:: Task requirements ::
Only the lines from the one containing "vdd_drop_max_uv: 507" through the one containing "worstSkewPairLatency_ns: 0.27" should be printed, exactly as they appear below, with both ends included.

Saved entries
···

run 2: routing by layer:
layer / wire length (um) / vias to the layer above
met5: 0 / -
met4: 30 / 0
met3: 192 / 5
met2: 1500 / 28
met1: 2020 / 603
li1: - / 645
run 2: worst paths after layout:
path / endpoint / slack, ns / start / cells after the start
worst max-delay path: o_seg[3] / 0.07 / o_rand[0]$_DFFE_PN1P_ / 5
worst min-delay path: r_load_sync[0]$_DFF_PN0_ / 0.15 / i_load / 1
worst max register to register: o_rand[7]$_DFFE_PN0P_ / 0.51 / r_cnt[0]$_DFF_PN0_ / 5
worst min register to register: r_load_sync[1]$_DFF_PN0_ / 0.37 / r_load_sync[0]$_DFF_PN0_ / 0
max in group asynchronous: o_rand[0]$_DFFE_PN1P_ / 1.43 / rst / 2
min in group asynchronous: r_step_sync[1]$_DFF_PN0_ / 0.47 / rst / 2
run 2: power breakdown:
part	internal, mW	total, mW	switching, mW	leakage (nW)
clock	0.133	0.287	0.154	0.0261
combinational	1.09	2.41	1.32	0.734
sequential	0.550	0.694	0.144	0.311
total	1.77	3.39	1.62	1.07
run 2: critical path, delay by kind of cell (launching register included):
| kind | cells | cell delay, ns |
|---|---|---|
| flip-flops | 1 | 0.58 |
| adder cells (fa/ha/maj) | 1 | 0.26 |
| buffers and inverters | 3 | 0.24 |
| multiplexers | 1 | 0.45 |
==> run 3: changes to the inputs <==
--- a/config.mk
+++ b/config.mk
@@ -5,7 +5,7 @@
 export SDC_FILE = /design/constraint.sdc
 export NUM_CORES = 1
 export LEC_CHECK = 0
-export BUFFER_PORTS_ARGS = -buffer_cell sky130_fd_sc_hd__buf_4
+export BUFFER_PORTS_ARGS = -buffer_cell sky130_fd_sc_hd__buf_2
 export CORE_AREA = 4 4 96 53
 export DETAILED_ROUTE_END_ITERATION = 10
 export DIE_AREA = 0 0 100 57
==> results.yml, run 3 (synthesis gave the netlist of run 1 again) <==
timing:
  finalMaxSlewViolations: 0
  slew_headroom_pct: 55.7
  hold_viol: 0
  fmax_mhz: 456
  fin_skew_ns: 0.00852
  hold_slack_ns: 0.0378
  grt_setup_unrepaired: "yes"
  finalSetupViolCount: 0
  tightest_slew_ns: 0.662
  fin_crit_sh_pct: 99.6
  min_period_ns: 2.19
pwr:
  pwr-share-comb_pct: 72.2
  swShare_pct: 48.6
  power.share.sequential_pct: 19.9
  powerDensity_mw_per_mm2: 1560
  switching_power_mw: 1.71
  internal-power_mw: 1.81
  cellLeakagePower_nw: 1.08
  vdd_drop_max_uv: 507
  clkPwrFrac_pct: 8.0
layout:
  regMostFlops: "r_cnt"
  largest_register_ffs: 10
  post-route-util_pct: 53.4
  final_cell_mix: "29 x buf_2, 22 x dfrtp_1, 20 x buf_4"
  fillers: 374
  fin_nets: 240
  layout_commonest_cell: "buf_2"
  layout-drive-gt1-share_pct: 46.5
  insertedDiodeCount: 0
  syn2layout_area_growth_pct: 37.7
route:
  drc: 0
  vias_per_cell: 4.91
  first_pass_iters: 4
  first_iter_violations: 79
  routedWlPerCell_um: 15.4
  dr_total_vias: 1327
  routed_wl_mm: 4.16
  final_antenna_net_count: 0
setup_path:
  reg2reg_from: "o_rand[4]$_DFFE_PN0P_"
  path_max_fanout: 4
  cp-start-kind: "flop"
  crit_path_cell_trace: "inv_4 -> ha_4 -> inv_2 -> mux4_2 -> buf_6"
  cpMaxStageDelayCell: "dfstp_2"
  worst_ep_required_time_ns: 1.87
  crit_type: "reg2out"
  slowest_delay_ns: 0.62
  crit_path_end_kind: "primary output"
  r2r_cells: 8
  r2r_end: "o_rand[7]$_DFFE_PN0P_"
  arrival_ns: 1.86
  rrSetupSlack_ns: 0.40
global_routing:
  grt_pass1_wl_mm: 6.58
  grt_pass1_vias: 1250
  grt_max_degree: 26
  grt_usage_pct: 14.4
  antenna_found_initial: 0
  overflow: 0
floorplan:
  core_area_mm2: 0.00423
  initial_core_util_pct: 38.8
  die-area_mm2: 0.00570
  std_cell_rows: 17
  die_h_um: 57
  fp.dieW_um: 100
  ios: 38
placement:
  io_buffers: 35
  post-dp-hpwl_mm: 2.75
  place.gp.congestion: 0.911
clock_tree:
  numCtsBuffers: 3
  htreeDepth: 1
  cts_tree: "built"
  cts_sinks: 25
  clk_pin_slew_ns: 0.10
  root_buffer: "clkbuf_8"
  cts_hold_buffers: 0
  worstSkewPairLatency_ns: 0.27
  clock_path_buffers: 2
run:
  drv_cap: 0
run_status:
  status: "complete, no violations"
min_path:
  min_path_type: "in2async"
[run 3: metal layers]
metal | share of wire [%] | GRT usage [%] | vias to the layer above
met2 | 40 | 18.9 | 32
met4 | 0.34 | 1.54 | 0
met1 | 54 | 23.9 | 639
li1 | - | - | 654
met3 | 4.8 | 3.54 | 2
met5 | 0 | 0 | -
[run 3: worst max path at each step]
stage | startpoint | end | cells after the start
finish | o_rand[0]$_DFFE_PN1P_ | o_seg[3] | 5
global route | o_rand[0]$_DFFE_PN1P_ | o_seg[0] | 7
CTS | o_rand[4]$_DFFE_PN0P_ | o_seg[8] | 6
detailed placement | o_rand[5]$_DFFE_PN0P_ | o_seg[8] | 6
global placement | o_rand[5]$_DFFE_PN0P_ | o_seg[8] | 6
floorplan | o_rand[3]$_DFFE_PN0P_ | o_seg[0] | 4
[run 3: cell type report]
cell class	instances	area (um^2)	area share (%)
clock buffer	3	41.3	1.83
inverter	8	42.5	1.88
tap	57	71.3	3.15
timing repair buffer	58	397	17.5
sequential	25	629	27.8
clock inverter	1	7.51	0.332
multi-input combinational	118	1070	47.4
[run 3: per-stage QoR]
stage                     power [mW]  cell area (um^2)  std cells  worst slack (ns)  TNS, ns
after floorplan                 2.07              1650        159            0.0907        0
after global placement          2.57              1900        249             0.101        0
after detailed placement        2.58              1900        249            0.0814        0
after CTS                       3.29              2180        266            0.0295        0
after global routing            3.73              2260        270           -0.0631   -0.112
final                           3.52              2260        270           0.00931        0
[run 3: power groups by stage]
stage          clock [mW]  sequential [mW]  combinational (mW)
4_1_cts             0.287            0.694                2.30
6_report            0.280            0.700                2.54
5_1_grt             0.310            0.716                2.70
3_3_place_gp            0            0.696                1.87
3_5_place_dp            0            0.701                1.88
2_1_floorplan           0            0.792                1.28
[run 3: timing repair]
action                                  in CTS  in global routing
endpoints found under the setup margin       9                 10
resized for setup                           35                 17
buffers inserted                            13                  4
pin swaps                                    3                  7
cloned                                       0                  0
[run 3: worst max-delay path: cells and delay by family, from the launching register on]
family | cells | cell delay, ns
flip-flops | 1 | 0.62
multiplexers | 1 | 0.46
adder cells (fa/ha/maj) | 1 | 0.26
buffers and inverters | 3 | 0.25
===== src/rtl/universal_reg_async_low_if.sv =====
// Bus interface for universal_reg_async_low: control/data inputs and register outputs.
// clk and the active-low reset stay as plain ports on the register itself.
interface universal_reg_async_low_if #(
    parameter int unsigned WIDTH = 8
);
    logic             en;
    logic [2:0]       mode;
    logic [WIDTH-1:0] d;
    logic             sin_l;
    logic             sin_r;
    logic [WIDTH-1:0] q;
    logic [WIDTH-1:0] q_bar;
    logic             sout_l;
    logic             sout_r;
    logic             tc;

    modport master (
        output en, mode, d, sin_l, sin_r,
        input  q, q_bar, sout_l, sout_r, tc
    );

    modport slave (
        input  en, mode, d, sin_l, sin_r,
        output q, q_bar, sout_l, sout_r, tc
    );
endinterface


===== src/rtl/universal_reg_async_low.sv =====
// Universal WIDTH-bit register: hold, load, shift, rotate and up/down count,
// with a terminal-count flag and an asynchronous active-low reset to RST_VAL.
// Each bit is its own DFF cell (clear or preset chosen from RST_VAL) fed by an
// 8:1 next-state mux plus an enable mux; count carry/borrow ripples across bits.
module universal_reg_async_low #(
    parameter int unsigned WIDTH   = 8,
    parameter logic [63:0] RST_VAL = 64'd0
) (
    input  logic                    clk,
    input  logic                    r,
    universal_reg_async_low_if.slave bus
);

    localparam logic [WIDTH-1:0] L_RST_VAL = WIDTH'(RST_VAL);

    localparam logic [2:0] MODE_HOLD = 3'b000;
    localparam logic [2:0] MODE_LOAD = 3'b001;
    localparam logic [2:0] MODE_SHL  = 3'b010;
    localparam logic [2:0] MODE_SHR  = 3'b011;
    localparam logic [2:0] MODE_ROL  = 3'b100;
    localparam logic [2:0] MODE_ROR  = 3'b101;
    localparam logic [2:0] MODE_UP   = 3'b110;
    localparam logic [2:0] MODE_DOWN = 3'b111;

    logic [WIDTH-1:0] w_q;
    logic [WIDTH-1:0] w_shiftLeft;
    logic [WIDTH-1:0] w_shiftRight;
    logic [WIDTH-1:0] w_rotLeft;
    logic [WIDTH-1:0] w_rotRight;
    logic [WIDTH-1:0] w_inc;
    logic [WIDTH-1:0] w_dec;
    logic [WIDTH:0]   w_carry;
    logic [WIDTH:0]   w_borrow;

    assign w_shiftLeft  = {w_q[WIDTH-2:0], bus.sin_l};
    assign w_shiftRight = {bus.sin_r, w_q[WIDTH-1:1]};
    assign w_rotLeft    = {w_q[WIDTH-2:0], w_q[WIDTH-1]};
    assign w_rotRight   = {w_q[0], w_q[WIDTH-1:1]};

    // Ripple chain seeds: adding one / subtracting one always toggles bit 0.
    assign w_carry[0]  = 1'b1;
    assign w_borrow[0] = 1'b1;

    for (genvar i = 0; i < WIDTH; i++) begin : g_cell
        logic r_bit;
        logic w_sel;
        logic w_d;

        assign w_carry[i+1]  = w_carry[i] & w_q[i];
        assign w_borrow[i+1] = w_borrow[i] & ~w_q[i];
        assign w_inc[i]      = w_q[i] ^ w_carry[i];
        assign w_dec[i]      = w_q[i] ^ w_borrow[i];

        // Per-bit 8:1 next-state mux selected by mode, then the enable feedback mux.
        always_comb begin
            w_sel = w_q[i];
            case (bus.mode)
                MODE_HOLD: w_sel = w_q[i];
                MODE_LOAD: w_sel = bus.d[i];
                MODE_SHL:  w_sel = w_shiftLeft[i];
                MODE_SHR:  w_sel = w_shiftRight[i];
                MODE_ROL:  w_sel = w_rotLeft[i];
                MODE_ROR:  w_sel = w_rotRight[i];
                MODE_UP:   w_sel = w_inc[i];
                MODE_DOWN: w_sel = w_dec[i];
                default:   w_sel = w_q[i];
            endcase
            w_d = bus.en ? w_sel : r_bit;
        end

        // Storage cell: async clear or preset to this bit of RST_VAL, else capture.
        always_ff @(posedge clk or negedge r) begin
            if (!r) begin
                r_bit <= L_RST_VAL[i];
            end else begin
                r_bit <= w_d;
            end
        end

        assign w_q[i] = r_bit;
    end

    assign bus.q      = w_q;
    assign bus.q_bar  = ~w_q;
    assign bus.sout_l = w_q[WIDTH-1];
    assign bus.sout_r = w_q[0];

    // Ripple chain outputs double as the all-ones / all-zeros detectors.
    assign bus.tc = ((bus.mode == MODE_UP)   && w_carry[WIDTH]) ||
                    ((bus.mode == MODE_DOWN) && w_borrow[WIDTH]);

endmodule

···

:: Reply ::
  vdd_drop_max_uv: 507
  clkPwrFrac_pct: 8.0
layout:
  regMostFlops: "r_cnt"
  largest_register_ffs: 10
  post-route-util_pct: 53.4
  final_cell_mix: "29 x buf_2, 22 x dfrtp_1, 20 x buf_4"
  fillers: 374
  fin_nets: 240
  layout_commonest_cell: "buf_2"
  layout-drive-gt1-share_pct: 46.5
  insertedDiodeCount: 0
  syn2layout_area_growth_pct: 37.7
route:
  drc: 0
  vias_per_cell: 4.91
  first_pass_iters: 4
  first_iter_violations: 79
  routedWlPerCell_um: 15.4
  dr_total_vias: 1327
  routed_wl_mm: 4.16
  final_antenna_net_count: 0
setup_path:
  reg2reg_from: "o_rand[4]$_DFFE_PN0P_"
  path_max_fanout: 4
  cp-start-kind: "flop"
  crit_path_cell_trace: "inv_4 -> ha_4 -> inv_2 -> mux4_2 -> buf_6"
  cpMaxStageDelayCell: "dfstp_2"
  worst_ep_required_time_ns: 1.87
  crit_type: "reg2out"
  slowest_delay_ns: 0.62
  crit_path_end_kind: "primary output"
  r2r_cells: 8
  r2r_end: "o_rand[7]$_DFFE_PN0P_"
  arrival_ns: 1.86
  rrSetupSlack_ns: 0.40
global_routing:
  grt_pass1_wl_mm: 6.58
  grt_pass1_vias: 1250
  grt_max_degree: 26
  grt_usage_pct: 14.4
  antenna_found_initial: 0
  overflow: 0
floorplan:
  core_area_mm2: 0.00423
  initial_core_util_pct: 38.8
  die-area_mm2: 0.00570
  std_cell_rows: 17
  die_h_um: 57
  fp.dieW_um: 100
  ios: 38
placement:
  io_buffers: 35
  post-dp-hpwl_mm: 2.75
  place.gp.congestion: 0.911
clock_tree:
  numCtsBuffers: 3
  htreeDepth: 1
  cts_tree: "built"
  cts_sinks: 25
  clk_pin_slew_ns: 0.10
  root_buffer: "clkbuf_8"
  cts_hold_buffers: 0
  worstSkewPairLatency_ns: 0.27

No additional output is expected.